* **ENTRIES SUPPLIED**

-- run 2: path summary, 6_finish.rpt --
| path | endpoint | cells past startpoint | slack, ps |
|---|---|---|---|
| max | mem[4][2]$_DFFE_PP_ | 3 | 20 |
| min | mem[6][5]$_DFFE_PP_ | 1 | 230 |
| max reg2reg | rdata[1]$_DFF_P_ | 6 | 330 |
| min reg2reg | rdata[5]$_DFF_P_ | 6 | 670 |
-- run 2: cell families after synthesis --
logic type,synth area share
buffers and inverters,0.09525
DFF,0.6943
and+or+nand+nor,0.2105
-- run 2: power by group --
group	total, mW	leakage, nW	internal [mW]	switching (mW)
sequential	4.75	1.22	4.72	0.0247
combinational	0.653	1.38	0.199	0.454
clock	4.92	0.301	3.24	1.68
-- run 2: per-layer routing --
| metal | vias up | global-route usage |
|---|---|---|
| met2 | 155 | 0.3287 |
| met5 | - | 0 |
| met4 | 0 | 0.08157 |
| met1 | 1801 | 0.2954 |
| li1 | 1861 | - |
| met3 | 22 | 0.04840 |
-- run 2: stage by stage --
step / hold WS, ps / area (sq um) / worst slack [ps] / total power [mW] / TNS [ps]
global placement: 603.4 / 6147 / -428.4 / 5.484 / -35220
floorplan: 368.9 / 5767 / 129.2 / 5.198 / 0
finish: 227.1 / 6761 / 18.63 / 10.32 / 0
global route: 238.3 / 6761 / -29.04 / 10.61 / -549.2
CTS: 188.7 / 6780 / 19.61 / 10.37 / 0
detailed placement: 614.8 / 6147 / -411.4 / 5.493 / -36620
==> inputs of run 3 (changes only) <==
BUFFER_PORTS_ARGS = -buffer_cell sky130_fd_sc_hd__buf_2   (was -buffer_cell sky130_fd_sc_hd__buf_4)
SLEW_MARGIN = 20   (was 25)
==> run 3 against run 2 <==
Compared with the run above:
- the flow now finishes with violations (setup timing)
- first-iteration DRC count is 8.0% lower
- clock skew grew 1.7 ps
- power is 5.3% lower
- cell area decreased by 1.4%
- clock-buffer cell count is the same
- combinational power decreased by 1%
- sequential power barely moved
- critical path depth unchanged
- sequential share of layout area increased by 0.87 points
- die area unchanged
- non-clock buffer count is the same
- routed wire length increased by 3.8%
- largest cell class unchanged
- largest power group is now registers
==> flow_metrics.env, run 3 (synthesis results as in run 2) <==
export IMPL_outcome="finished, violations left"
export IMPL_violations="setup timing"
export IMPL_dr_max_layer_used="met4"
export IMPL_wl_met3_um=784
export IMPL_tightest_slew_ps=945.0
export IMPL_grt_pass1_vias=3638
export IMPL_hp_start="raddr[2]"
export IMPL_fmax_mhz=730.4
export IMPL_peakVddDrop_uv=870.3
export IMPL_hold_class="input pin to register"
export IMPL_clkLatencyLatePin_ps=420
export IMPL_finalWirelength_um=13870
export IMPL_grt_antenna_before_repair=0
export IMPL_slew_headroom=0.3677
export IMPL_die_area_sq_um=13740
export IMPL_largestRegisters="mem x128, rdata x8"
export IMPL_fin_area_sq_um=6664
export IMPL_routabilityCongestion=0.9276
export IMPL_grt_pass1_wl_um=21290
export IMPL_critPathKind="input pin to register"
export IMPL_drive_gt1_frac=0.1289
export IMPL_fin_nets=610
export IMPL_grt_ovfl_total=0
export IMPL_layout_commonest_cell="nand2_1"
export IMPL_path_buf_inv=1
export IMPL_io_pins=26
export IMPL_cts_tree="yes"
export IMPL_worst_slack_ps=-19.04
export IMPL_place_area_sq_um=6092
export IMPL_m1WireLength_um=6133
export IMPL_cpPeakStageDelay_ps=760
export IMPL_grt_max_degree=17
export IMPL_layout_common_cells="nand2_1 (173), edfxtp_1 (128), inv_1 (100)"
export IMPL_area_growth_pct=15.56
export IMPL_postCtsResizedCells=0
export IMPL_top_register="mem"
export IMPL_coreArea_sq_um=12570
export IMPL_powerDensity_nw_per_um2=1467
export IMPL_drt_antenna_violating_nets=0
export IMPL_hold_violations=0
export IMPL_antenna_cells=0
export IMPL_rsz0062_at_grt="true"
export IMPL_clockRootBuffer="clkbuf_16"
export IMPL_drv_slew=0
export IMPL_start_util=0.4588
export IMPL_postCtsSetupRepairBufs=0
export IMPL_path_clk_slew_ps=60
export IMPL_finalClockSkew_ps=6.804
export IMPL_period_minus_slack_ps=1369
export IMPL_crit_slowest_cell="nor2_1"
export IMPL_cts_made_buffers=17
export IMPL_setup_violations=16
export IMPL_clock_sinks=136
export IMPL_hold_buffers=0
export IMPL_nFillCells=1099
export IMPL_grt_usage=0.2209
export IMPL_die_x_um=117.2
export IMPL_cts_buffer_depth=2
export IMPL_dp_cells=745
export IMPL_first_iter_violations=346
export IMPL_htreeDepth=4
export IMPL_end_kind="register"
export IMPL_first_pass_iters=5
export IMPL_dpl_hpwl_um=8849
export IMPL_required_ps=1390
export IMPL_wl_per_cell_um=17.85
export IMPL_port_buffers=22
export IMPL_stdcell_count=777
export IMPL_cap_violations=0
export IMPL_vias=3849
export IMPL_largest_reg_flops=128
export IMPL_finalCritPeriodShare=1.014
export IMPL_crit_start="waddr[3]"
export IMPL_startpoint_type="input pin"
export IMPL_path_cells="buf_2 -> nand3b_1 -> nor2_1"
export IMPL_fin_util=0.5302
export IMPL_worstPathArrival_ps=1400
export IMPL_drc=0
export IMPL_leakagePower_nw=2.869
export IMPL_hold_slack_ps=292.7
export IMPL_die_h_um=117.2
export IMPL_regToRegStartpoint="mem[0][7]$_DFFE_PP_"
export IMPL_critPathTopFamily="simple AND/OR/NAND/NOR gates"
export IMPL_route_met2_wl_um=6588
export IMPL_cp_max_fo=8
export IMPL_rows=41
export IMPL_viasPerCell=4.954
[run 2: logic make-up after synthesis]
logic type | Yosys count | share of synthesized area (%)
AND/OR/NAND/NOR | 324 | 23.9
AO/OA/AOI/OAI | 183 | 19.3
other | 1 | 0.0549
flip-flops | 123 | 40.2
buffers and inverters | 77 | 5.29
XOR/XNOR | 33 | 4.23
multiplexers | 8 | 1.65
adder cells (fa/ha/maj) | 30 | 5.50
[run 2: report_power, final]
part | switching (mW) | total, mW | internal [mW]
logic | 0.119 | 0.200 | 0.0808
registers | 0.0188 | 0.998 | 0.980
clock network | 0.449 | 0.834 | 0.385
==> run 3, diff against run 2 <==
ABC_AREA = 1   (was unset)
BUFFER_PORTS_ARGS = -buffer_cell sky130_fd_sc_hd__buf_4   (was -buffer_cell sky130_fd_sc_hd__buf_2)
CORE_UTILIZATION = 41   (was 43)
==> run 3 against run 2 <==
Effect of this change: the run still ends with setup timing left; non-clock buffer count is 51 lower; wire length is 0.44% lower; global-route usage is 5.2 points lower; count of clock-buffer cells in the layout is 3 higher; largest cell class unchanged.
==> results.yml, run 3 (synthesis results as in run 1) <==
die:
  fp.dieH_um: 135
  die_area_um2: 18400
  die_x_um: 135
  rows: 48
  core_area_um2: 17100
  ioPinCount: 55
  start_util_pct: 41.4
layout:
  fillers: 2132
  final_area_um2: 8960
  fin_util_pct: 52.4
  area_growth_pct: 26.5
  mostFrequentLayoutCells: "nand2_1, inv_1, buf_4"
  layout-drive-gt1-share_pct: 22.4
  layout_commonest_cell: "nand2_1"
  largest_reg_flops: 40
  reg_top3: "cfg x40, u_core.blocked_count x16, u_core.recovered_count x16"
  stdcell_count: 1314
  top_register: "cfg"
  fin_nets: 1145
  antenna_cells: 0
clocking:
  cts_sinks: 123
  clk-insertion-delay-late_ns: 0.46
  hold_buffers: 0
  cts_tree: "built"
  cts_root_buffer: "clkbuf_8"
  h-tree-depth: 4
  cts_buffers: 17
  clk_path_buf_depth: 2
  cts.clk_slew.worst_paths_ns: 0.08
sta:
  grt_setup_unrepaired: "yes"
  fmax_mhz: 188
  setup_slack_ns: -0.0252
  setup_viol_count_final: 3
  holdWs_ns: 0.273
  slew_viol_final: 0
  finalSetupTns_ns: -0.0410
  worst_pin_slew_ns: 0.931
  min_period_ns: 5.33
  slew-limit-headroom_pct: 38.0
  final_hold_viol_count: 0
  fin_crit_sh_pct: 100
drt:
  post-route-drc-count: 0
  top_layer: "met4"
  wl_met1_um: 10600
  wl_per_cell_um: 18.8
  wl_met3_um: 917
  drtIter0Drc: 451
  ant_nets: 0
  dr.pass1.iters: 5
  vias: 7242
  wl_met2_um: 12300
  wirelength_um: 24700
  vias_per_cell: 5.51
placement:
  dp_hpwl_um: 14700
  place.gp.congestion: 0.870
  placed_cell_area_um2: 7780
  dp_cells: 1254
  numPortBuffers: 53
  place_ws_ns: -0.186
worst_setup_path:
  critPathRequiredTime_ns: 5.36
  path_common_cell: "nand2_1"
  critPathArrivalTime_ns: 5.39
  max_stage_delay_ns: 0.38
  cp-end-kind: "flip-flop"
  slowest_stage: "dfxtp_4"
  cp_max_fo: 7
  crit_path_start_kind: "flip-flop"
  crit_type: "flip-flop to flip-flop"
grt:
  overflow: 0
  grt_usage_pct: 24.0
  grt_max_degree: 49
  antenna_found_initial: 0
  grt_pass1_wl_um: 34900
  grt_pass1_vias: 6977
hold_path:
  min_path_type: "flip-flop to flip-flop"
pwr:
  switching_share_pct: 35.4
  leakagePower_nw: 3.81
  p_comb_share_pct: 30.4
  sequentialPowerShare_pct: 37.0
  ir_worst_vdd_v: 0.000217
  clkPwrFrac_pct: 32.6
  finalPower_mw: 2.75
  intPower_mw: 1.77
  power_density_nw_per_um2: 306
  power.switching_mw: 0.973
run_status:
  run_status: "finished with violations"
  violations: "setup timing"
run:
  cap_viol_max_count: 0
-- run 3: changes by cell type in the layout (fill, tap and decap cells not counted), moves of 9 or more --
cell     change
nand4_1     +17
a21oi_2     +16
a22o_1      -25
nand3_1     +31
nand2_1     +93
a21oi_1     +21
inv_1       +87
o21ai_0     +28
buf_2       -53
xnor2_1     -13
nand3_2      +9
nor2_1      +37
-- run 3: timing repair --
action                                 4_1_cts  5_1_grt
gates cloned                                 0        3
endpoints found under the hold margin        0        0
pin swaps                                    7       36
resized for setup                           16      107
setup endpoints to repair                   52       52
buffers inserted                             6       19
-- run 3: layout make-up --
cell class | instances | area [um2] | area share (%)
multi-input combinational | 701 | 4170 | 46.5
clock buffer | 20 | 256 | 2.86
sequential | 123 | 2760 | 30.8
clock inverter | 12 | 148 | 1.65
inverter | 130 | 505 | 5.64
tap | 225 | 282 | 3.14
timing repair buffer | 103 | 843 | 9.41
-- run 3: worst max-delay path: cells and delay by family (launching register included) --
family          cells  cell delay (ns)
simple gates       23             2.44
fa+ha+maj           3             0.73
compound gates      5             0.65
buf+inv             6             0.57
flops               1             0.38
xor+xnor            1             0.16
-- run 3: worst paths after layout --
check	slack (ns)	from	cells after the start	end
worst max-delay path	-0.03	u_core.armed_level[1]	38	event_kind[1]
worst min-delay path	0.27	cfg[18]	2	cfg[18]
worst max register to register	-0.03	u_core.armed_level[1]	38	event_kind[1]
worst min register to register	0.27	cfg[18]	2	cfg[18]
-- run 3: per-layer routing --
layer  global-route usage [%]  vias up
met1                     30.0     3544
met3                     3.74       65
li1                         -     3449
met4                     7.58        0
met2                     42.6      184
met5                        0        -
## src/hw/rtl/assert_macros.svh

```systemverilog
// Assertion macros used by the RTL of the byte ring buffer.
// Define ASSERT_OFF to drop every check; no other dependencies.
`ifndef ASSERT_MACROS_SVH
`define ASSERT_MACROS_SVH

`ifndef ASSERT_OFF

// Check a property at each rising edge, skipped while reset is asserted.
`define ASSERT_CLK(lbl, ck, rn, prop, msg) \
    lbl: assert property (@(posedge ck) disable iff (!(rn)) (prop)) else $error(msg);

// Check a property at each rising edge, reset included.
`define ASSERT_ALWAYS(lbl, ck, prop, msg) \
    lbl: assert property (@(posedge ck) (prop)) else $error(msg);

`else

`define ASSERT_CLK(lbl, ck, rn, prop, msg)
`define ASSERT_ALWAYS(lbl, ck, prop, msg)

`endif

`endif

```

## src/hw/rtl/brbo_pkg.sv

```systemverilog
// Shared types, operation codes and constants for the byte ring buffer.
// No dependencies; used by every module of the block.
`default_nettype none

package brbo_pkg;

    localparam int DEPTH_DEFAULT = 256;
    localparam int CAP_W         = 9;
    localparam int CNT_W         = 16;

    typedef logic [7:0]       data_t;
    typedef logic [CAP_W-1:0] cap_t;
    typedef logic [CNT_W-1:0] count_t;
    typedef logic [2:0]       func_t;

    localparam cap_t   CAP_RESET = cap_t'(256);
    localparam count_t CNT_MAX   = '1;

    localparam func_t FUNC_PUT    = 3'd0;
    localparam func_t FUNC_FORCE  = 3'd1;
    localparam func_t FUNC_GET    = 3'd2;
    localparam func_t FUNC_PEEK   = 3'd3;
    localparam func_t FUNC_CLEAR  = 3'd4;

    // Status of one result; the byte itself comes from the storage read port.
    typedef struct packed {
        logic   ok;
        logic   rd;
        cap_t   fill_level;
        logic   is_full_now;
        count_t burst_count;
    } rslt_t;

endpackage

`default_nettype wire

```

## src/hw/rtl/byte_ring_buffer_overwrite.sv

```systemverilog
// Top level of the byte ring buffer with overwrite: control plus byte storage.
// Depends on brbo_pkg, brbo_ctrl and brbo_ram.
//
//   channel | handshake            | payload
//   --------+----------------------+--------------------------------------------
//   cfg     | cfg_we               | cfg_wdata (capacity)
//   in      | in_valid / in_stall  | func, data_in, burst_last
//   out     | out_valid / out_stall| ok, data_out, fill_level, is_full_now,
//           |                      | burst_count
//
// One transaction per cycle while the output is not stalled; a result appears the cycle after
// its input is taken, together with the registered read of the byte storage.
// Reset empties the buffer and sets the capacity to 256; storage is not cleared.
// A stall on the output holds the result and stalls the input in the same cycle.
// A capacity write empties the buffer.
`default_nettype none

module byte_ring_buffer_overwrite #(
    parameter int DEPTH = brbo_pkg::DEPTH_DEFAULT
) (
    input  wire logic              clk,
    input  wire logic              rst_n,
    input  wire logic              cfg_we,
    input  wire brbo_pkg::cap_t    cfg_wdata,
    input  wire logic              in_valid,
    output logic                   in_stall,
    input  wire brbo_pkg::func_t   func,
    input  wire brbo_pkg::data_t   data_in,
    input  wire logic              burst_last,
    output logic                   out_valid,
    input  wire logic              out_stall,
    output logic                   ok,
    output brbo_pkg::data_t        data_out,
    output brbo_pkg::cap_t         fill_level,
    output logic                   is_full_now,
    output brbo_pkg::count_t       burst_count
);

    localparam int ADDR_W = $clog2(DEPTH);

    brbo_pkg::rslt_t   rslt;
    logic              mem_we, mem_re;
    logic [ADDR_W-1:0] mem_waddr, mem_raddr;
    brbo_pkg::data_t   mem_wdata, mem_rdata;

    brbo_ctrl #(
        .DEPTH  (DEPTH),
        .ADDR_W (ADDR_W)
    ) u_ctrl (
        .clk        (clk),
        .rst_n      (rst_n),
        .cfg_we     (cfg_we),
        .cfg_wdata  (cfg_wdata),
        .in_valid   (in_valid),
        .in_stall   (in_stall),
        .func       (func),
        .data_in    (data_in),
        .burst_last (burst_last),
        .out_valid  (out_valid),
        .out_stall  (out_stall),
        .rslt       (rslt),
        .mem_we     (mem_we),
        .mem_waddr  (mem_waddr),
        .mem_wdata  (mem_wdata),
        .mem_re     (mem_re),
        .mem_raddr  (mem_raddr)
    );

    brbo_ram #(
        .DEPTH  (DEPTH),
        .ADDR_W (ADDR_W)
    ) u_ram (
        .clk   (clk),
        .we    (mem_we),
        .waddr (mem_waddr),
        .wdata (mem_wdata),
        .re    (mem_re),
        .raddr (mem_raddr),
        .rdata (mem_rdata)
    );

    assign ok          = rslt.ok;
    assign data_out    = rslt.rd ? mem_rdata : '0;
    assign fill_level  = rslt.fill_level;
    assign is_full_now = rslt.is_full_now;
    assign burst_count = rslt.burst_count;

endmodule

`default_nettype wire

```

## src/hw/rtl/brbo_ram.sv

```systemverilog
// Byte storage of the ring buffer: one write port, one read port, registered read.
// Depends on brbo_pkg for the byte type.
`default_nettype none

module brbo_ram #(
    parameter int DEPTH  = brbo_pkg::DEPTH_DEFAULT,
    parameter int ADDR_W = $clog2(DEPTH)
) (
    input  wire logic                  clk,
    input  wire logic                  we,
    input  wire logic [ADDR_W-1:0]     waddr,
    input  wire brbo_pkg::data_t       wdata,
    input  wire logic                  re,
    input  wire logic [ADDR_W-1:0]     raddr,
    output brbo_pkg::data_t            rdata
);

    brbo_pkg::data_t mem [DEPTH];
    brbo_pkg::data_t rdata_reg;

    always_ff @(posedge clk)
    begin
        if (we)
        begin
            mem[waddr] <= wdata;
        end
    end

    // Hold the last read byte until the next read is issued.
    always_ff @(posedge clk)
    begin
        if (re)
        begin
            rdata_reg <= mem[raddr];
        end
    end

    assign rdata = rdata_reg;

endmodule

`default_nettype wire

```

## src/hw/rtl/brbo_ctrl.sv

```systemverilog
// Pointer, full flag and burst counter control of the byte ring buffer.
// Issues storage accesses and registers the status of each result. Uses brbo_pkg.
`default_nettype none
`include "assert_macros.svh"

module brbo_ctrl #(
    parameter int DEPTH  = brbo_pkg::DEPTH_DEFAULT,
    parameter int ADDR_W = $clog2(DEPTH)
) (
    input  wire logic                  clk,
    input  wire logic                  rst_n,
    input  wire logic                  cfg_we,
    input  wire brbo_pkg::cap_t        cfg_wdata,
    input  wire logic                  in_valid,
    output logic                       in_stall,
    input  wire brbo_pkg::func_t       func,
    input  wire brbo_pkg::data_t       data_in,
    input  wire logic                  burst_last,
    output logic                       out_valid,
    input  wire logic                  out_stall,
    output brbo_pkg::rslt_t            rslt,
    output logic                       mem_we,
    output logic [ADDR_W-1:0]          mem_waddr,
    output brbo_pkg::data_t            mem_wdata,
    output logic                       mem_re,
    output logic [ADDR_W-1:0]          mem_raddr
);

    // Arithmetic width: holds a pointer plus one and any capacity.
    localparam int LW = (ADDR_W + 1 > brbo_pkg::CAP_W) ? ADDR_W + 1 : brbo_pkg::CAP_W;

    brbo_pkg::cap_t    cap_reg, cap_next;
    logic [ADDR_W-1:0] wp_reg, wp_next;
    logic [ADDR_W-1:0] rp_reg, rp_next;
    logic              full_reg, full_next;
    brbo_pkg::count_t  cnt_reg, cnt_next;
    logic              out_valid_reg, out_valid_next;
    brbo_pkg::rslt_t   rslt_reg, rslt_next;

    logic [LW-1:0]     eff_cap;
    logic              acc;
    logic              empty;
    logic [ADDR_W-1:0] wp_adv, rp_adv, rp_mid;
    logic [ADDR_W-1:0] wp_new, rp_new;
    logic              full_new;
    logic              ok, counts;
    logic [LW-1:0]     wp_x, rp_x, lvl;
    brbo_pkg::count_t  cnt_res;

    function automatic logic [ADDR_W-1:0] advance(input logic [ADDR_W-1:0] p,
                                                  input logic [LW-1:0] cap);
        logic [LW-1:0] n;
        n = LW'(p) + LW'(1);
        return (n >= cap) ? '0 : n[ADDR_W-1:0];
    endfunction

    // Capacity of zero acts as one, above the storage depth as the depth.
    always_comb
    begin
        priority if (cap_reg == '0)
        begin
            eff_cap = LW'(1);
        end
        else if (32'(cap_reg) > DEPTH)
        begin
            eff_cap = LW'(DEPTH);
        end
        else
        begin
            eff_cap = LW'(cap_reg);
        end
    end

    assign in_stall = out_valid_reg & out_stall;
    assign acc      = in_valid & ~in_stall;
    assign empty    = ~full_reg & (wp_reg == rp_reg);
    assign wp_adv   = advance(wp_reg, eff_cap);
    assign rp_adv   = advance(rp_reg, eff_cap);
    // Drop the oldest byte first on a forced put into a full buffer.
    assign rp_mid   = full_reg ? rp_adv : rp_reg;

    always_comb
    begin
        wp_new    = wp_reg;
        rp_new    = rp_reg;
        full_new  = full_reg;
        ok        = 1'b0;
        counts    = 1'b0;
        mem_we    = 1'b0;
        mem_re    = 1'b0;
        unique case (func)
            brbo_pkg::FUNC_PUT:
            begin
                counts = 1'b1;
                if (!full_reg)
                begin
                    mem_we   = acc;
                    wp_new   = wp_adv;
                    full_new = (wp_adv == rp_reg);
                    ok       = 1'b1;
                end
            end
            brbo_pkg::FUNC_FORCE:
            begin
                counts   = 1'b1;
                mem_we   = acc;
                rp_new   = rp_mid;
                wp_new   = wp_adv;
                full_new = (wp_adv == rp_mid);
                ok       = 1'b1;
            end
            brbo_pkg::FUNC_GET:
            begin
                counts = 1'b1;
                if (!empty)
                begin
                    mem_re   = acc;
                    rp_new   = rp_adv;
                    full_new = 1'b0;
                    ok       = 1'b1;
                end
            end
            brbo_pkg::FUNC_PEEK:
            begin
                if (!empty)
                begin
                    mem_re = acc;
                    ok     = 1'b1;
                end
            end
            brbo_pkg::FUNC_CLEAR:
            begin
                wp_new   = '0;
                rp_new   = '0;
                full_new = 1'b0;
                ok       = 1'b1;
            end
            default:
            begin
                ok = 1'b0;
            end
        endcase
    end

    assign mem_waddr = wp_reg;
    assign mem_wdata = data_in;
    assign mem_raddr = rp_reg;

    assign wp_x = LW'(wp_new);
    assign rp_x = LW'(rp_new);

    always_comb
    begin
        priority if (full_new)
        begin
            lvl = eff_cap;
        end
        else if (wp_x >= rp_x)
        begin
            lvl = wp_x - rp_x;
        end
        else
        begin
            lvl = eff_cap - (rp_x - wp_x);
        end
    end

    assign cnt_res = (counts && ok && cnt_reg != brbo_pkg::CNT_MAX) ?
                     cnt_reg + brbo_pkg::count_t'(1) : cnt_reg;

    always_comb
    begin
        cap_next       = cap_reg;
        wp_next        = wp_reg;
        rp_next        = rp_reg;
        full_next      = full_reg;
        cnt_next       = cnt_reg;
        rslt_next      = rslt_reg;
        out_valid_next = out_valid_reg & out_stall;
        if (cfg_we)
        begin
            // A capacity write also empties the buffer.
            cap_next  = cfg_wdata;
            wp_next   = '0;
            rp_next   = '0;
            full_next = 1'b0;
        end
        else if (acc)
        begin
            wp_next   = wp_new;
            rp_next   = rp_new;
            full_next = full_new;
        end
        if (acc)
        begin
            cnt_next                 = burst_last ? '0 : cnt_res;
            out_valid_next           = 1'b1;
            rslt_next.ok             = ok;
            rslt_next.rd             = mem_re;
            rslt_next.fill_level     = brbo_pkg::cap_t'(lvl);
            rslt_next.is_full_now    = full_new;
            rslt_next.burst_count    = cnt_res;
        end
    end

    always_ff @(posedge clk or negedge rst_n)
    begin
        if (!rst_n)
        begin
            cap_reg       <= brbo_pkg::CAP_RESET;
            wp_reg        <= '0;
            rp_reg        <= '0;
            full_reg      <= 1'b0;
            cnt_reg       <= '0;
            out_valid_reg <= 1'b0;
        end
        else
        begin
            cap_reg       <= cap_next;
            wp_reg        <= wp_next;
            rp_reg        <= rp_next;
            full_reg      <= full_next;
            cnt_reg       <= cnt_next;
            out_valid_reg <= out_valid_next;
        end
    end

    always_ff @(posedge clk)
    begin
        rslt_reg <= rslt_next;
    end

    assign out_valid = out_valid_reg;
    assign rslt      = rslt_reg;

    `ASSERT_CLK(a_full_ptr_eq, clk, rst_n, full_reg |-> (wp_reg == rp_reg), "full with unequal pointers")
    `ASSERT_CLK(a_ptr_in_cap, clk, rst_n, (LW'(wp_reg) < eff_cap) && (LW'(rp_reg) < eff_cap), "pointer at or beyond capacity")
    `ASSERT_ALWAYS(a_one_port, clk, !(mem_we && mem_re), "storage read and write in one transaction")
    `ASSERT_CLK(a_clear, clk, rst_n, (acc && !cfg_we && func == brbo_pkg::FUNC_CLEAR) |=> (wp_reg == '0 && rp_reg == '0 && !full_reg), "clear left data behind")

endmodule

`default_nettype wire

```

* **EXERCISE**
The first line of the listing above through the line containing "rdata[1]$_DFF_P_ | 6 | 330 |": print exactly that, both ends included.

* **EXERCISE OUTPUT**
-- run 2: path summary, 6_finish.rpt --
| path | endpoint | cells past startpoint | slack, ps |
|---|---|---|---|
| max | mem[4][2]$_DFFE_PP_ | 3 | 20 |
| min | mem[6][5]$_DFFE_PP_ | 1 | 230 |
| max reg2reg | rdata[1]$_DFF_P_ | 6 | 330 |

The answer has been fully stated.